If you intend to wait for user input, it's fine, but if you're waiting for a process's response
accept-process-output
is the less-hacky way.
Right, I do need to wait for user input, so I can CANCEL-ON-INPUT
as the function promises to. I tried while-no-input
+accept-process-output
but it turned out more problematic for other reasons (the whack-a-mole metaphor applies). So I settled on the simplest sit-for
.
João Távora notifications@github.com writes:
Can you at explain to us what is happenning?
With (while (sit-for n)) you block the minibuffer and when helm tries to start it fails at initial update with the computation beeing inside a while-no-input.
Why does the inhibit-quit fix it?
inhibit-quit makes with-local-quit behaving differently, prevents quitting while helm is updating its candidates. But I don't understand enough the Emacs internal to tell you the interaction with sit-for (and read-event).
Note that if you are affraid using inhibit-quit, using (while (accept-process-output nil 30)) fixes the bug as well (seems it doesn't block the minibuffer but block input), I see you are already using it in next cond clause, perhaps you can use it in this clause as well? (but perhaps I miss something).
(company etc... not tested)
Obviously that's not practical
What is not practical?
-- Thierry
João Távora notifications@github.com writes:
I think it's important when doing that to try and record the reasons behind those, what was tried
As to what was tried: a lot of stuff.
As to why sit-for is needed there: we need something that will block until the user types or does anything. But, while blocking, we want the network process to do its job.
I decided to not use inhibit-quit and while-no-input and such functions: sit-for has existed for a long time.
If you intend to wait for user input, it's fine, but if you're waiting for a process's response accept-process-output is the less-hacky way.
Right, I do need to wait for user input, so I can CANCEL-ON-INPUT as the function promises to. I tried while-no-input+accept-process-output but it turned out more problematic for other reasons (the whack-a-mole metaphor applies). So I settled on the simplest sit-for.
(while (accept-process-output nil 30)) is working fine with sly-symbol-completion-mode, helm-mode and company-mode and also regular emacs vanilla completion of course.
-- Thierry
Thierry Volpiatto notifications@github.com writes:
(while (accept-process-output nil 30)) is working fine with sly-symbol-completion-mode, helm-mode and company-mode and also regular emacs vanilla completion of course.
It's not, Thierry, it's not working "fine" becasue it will not return immediately when the user presses a key. And that's, pardon the pun, "key" for responsive behaviour.

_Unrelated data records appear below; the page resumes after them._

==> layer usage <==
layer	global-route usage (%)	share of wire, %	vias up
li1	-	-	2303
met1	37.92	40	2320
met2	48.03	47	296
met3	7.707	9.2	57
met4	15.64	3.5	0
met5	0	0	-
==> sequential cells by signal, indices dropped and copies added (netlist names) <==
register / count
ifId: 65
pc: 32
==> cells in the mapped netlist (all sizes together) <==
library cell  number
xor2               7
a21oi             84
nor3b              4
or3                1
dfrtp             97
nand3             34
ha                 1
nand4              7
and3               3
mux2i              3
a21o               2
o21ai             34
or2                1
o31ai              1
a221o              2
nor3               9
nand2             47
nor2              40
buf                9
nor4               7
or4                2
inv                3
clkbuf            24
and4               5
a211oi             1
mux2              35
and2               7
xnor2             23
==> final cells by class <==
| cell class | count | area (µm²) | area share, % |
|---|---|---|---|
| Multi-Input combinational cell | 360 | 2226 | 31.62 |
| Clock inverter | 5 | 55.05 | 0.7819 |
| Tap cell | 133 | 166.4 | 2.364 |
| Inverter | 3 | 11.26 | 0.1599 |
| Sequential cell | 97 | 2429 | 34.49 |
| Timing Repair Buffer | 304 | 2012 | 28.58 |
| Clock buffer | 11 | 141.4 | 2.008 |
## src/include/mem_subsys_defines.svh

```systemverilog
`ifndef MEM_SUBSYS_DEFINES_SVH
`define MEM_SUBSYS_DEFINES_SVH

// CPU word and address width.
`define WORD_WIDTH 16
`define DRAM_ADDR_WIDTH 25

// Address map bounds.
`define DRAM_LAST 16'hF7FF
`define LED_FIRST 16'hF800
`define LED_LAST 16'hF809
`define LED_COUNT 10

// Cycles from request strobe to ready pulse.
`define DRAM_LATENCY 4
`define DRAM_MODEL_WORDS 1024

// Instruction presented after reset, a nop.
`define NOP_INSTR 16'hF000

`endif

```

## src/design/mem_subsys_pkg.sv

```systemverilog
`default_nettype none

`include "mem_subsys_defines.svh"

package mem_subsys_pkg;

    typedef enum logic [1:0] {
        REGION_DRAM,
        REGION_LED,
        REGION_UNMAPPED
    } region_e;

    typedef logic [$clog2(`LED_COUNT)-1:0] led_idx_t;

    typedef struct packed {
        region_e                     region;
        logic [`DRAM_ADDR_WIDTH-1:0] dram_addr;
        led_idx_t                    led_idx;
    } addr_info_t;

    typedef struct packed {
        logic [`WORD_WIDTH-1:0] pc;
        logic [`WORD_WIDTH-1:0] data_addr;
        logic [`WORD_WIDTH-1:0] data_in;
        logic                   write_en;
    } cpu_port_t;

    typedef struct packed {
        logic                        strobe;
        logic [`DRAM_ADDR_WIDTH-1:0] addr;
        logic                        write_en;
        logic [`WORD_WIDTH-1:0]      wdata;
    } dram_req_t;

    typedef struct packed {
        logic                   ready;
        logic [`WORD_WIDTH-1:0] rdata;
    } dram_rsp_t;

endpackage

`default_nettype wire

```

## src/design/addr_decoder.sv

```systemverilog
`timescale 1ns/1ps
`default_nettype none

`include "mem_subsys_defines.svh"

module addr_decoder (
    input  wire logic [`WORD_WIDTH-1:0] addr,
    output mem_subsys_pkg::addr_info_t  info
);
    import mem_subsys_pkg::*;

    logic [`WORD_WIDTH-1:0] led_offset;

    assign led_offset = addr - `LED_FIRST;

    always_comb begin
        info = '0;
        if (addr <= `DRAM_LAST) begin
            info.region = REGION_DRAM;
        end else if (addr >= `LED_FIRST && addr <= `LED_LAST) begin
            info.region = REGION_LED;
        end else begin
            info.region = REGION_UNMAPPED;
        end

        // Only DRAM addresses reach the controller. Everything else reads word 0.
        if (info.region == REGION_DRAM) begin
            info.dram_addr = {{(`DRAM_ADDR_WIDTH - `WORD_WIDTH){1'b0}}, addr};
        end

        if (info.region == REGION_LED) begin
            info.led_idx = led_offset[$bits(led_idx_t)-1:0];
        end
    end

endmodule

`default_nettype wire

```
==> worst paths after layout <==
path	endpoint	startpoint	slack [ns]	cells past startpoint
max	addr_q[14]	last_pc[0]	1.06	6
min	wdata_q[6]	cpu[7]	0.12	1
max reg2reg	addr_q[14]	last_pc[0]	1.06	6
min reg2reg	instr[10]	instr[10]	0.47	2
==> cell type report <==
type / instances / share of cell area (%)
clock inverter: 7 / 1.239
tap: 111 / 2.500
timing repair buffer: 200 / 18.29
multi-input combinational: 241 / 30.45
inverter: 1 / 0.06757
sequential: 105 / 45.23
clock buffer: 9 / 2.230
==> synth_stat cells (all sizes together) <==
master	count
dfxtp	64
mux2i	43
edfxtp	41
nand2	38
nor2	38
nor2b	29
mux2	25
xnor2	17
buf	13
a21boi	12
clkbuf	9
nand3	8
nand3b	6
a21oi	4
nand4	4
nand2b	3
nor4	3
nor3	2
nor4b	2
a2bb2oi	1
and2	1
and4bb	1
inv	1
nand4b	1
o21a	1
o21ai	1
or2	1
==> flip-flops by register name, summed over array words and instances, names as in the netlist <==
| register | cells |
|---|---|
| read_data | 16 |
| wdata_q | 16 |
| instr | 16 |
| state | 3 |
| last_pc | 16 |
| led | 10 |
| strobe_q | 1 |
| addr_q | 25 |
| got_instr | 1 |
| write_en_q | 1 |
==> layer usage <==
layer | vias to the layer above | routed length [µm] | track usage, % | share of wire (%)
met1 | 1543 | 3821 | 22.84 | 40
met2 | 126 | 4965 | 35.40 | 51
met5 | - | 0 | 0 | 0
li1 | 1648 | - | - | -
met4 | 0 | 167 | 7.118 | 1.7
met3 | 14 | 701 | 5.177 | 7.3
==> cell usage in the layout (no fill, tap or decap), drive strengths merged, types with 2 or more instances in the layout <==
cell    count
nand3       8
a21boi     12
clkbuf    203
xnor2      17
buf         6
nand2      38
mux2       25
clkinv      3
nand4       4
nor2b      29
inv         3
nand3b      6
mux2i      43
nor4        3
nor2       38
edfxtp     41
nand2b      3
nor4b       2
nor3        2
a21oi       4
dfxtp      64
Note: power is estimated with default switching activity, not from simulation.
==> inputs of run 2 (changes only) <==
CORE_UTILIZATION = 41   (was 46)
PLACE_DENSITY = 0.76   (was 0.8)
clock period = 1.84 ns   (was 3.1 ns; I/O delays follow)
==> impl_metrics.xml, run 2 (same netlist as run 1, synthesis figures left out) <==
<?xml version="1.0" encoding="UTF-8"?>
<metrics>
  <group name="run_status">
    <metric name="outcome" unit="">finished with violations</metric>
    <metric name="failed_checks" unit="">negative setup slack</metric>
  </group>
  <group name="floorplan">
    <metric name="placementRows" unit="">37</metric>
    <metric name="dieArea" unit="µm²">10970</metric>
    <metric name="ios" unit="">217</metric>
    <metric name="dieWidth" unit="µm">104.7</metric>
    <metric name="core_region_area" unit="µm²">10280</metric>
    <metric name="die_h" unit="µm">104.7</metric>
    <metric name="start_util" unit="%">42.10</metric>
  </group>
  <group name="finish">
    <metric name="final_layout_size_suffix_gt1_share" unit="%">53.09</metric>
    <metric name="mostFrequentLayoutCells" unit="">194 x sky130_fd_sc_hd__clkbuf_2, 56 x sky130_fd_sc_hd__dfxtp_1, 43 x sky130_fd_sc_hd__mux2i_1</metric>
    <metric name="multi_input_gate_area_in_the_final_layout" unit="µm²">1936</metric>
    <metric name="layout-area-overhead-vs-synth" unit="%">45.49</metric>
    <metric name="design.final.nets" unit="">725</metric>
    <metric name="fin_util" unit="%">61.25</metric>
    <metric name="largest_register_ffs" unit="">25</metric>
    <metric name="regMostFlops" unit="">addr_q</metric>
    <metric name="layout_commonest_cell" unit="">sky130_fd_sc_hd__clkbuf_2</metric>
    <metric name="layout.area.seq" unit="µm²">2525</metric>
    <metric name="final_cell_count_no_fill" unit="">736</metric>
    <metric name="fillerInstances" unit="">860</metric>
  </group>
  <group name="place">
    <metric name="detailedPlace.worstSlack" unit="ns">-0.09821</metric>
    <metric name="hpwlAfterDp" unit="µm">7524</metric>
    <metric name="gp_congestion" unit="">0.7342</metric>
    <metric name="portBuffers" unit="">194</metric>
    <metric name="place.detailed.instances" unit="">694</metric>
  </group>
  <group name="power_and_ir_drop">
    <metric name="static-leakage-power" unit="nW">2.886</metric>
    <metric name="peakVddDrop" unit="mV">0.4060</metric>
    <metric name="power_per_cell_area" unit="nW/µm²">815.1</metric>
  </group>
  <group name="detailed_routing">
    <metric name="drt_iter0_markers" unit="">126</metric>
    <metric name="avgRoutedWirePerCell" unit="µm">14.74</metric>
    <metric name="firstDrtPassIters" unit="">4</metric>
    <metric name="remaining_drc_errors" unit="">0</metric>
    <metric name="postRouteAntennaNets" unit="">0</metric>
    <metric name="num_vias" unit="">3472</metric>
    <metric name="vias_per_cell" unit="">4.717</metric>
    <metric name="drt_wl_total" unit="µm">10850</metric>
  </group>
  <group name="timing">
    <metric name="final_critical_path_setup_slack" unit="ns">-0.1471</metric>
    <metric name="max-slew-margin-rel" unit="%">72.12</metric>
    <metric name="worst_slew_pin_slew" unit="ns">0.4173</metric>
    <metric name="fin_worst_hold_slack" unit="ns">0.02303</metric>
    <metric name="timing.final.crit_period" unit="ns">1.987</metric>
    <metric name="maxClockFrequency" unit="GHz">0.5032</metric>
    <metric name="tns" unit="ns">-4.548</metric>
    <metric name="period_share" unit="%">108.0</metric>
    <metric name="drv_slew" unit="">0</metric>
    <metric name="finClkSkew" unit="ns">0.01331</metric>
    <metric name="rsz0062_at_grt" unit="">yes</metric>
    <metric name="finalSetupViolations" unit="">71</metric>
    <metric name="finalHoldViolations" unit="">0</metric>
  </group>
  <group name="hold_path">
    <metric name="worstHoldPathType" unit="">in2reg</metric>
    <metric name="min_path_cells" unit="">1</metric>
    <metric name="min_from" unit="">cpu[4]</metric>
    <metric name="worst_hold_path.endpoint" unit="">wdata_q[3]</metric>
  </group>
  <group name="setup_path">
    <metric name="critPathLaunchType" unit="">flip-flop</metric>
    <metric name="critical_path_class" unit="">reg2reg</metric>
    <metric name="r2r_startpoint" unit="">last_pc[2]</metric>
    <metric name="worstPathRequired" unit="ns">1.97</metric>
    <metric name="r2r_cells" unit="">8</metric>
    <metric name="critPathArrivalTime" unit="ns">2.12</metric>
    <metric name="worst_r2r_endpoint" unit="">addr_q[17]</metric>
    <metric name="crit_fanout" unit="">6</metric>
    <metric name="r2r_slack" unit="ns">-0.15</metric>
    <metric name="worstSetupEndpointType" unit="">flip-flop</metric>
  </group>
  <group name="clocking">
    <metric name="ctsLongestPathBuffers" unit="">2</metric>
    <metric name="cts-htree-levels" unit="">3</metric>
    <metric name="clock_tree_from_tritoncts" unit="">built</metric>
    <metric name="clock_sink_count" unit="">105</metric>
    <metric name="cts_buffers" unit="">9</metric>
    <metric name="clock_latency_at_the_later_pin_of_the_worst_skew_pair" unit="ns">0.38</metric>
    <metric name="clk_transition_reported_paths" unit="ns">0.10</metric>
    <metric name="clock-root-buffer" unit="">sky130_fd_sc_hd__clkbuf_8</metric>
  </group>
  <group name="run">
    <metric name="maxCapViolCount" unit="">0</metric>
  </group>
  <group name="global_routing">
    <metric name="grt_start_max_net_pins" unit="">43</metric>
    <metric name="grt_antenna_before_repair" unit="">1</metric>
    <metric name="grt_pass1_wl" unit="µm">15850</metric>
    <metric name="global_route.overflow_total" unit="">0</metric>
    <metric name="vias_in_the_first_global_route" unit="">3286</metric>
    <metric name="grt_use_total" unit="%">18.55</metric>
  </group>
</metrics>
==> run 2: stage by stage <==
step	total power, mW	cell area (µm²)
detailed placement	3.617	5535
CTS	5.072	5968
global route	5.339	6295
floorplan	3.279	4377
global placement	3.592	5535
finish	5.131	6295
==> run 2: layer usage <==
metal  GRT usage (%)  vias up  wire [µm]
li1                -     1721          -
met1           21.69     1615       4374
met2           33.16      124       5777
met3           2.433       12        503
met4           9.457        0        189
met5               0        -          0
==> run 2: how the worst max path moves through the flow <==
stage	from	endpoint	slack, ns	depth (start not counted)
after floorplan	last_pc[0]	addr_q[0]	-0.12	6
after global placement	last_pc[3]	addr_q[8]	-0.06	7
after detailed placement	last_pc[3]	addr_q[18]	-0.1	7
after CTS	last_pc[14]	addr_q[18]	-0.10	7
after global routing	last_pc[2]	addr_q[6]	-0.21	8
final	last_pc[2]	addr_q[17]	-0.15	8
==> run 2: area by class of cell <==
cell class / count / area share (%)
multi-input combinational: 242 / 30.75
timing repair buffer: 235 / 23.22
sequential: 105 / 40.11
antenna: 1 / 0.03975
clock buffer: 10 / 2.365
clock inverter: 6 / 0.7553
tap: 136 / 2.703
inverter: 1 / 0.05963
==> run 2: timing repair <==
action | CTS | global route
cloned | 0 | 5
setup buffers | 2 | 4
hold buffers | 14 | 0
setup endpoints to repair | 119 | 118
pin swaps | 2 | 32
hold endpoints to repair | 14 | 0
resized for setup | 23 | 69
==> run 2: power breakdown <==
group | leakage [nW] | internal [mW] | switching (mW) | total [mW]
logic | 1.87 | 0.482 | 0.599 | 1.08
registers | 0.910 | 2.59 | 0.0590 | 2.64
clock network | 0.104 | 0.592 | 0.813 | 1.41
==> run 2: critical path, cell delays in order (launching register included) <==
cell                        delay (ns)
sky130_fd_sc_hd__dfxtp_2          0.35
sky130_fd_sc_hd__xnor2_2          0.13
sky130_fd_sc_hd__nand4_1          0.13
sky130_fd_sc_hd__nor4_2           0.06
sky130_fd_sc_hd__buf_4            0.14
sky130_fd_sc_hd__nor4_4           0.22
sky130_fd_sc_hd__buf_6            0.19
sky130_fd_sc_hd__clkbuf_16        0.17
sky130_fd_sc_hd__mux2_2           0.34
==> src/hdl/readEngine.sv <==
`timescale 1ns/1ps

module readEngine import axiSramPkg::*; (
    input  logic                    ACLK,
    input  logic                    ARESETn,
    input  logic [idBits-1:0]       ARID,
    input  logic [addrBits-1:0]     ARADDR,
    input  logic [lenBits-1:0]      ARLEN,
    input  logic [sizeBits-1:0]     ARSIZE,
    input  logic [1:0]              ARBURST,
    input  logic                    ARVALID,
    output logic                    ARREADY,
    output logic [idBits-1:0]       RID,
    output logic [dataBits-1:0]     RDATA,
    output logic [1:0]              RRESP,
    output logic                    RLAST,
    output logic                    RVALID,
    input  logic                    RREADY,
    output logic                    rdReq,
    input  logic                    rdGrant,
    output logic [sramAddrBits-1:0] rdAddr,
    input  logic [dataBits-1:0]     rdData
);

    axiAddrT             reqAddr;
    axiAddrT             arAddr;
    logic [sizeBits-1:0] arSize;
    logic [1:0]          arBurst;
    logic [lenBits-1:0]  rCount; // Beats left after the current one
    logic [1:0]          arResp;
    logic                arFire, rFire;
    logic                nextBeat, beatOk;
    logic                fetched;
    logic                errWait;

    assign arFire = ARVALID & ARREADY;
    assign rFire  = RVALID & RREADY;

    assign reqAddr.raw = ARADDR;
    assign rdAddr      = arAddr.f.wordIndex;

    always_comb begin
        if (reqAddr.f.region == regionRom || reqAddr.f.region == regionRam) begin
            if (ARSIZE > maxSize || (ARBURST != burstFixed && ARBURST != burstIncr)) begin
                arResp = respSlverr;
            end else begin
                arResp = respOkay;
            end
        end else begin
            arResp = respDecerr;
        end
    end

    // A new beat starts after AR or after a non-final R handshake
    assign nextBeat = arFire | (rFire & ~RLAST);
    assign beatOk   = arFire ? (arResp == respOkay) : (RRESP == respOkay);

    always_ff @(posedge ACLK or negedge ARESETn) begin
        if (!ARESETn) begin
            ARREADY <= 1'b1;
            rdReq   <= 1'b0;
            fetched <= 1'b0;
            errWait <= 1'b0;
            RVALID  <= 1'b0;
            RLAST   <= 1'b0;
        end else begin
            if (arFire) begin
                ARREADY <= 1'b0;
            end else if (rFire && RLAST) begin
                ARREADY <= 1'b1;
            end

            if (nextBeat && beatOk) begin
                rdReq <= 1'b1;
            end else if (rdGrant) begin
                rdReq <= 1'b0;
            end

            fetched <= rdReq & rdGrant; // SRAM word lands on dataOut next cycle
            errWait <= nextBeat & ~beatOk;

            if (fetched || errWait) begin
                RVALID <= 1'b1;
                RLAST  <= (rCount == '0);
            end else if (rFire) begin
                RVALID <= 1'b0;
                RLAST  <= 1'b0;
            end
        end
    end

    always_ff @(posedge ACLK) begin
        if (arFire) begin
            arAddr  <= reqAddr;
            arSize  <= ARSIZE;
            arBurst <= ARBURST;
            rCount  <= ARLEN;
            RID     <= ARID;
            RRESP   <= arResp;
        end
        if (rFire) begin
            rCount <= rCount - 1'b1;
            if (arBurst == burstIncr) begin
                arAddr.raw <= arAddr.raw + (addrBits'(1) << arSize);
            end
        end
        if (fetched) begin
            RDATA <= rdData;
        end else if (errWait) begin
            RDATA <= '0;
        end
    end

endmodule

==> config.mk <==
export PLATFORM = sky130hd
export DESIGN_NAME = readEngine
export DESIGN_NICKNAME = d
export VERILOG_FILES = /design/src/hdl/axiSramPkg.sv /design/src/hdl/readEngine.sv
export SDC_FILE = /design/constraint.sdc
export NUM_CORES = 1
export LEC_CHECK = 0
export BUFFER_PORTS_ARGS = -buffer_cell sky130_fd_sc_hd__buf_2
export CORE_ASPECT_RATIO = 0.8
export CORE_MARGIN = 2
export CORE_UTILIZATION = 48
export DETAILED_ROUTE_END_ITERATION = 10
export PLACE_DENSITY = 0.79
export SLEW_MARGIN = 20
export SYNTH_ARGS = -nofsm -noshare
export SYNTH_HDL_FRONTEND = slang
export SYNTH_SLANG_ARGS = --single-unit
==> constraint.sdc <==
create_clock -name ACLK -period 2.52 [get_ports ACLK]
set_clock_uncertainty 0.05 [all_clocks]
set_input_delay 0.63 -clock ACLK [delete_from_list [all_inputs] [get_ports ACLK]]
set_output_delay 0.63 -clock ACLK [all_outputs]
set_load 0.05 [all_outputs]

Didn't you find it curious that by doing that, then the documented prominently documented CANCEL-ON-INPUT in the function's docstring would be completely useless?
João
In case you aren't aware, flex completion in Sly when using Helm was working again, at least until this commit, I don't remember whether the fix was on Sly's side or Helm's side.
In d4e52fe7fd31ed408bc60608416f785949b95133, matches sometimes show up and sometimes don't. Reverting the commit seems to fix it.
EDIT BY SLY's AUTHOR: This problem has a solution in this comment in terms of a small ad-hoc fix to Helm's code. EDIT2: The problem now has a fix in SLY proper.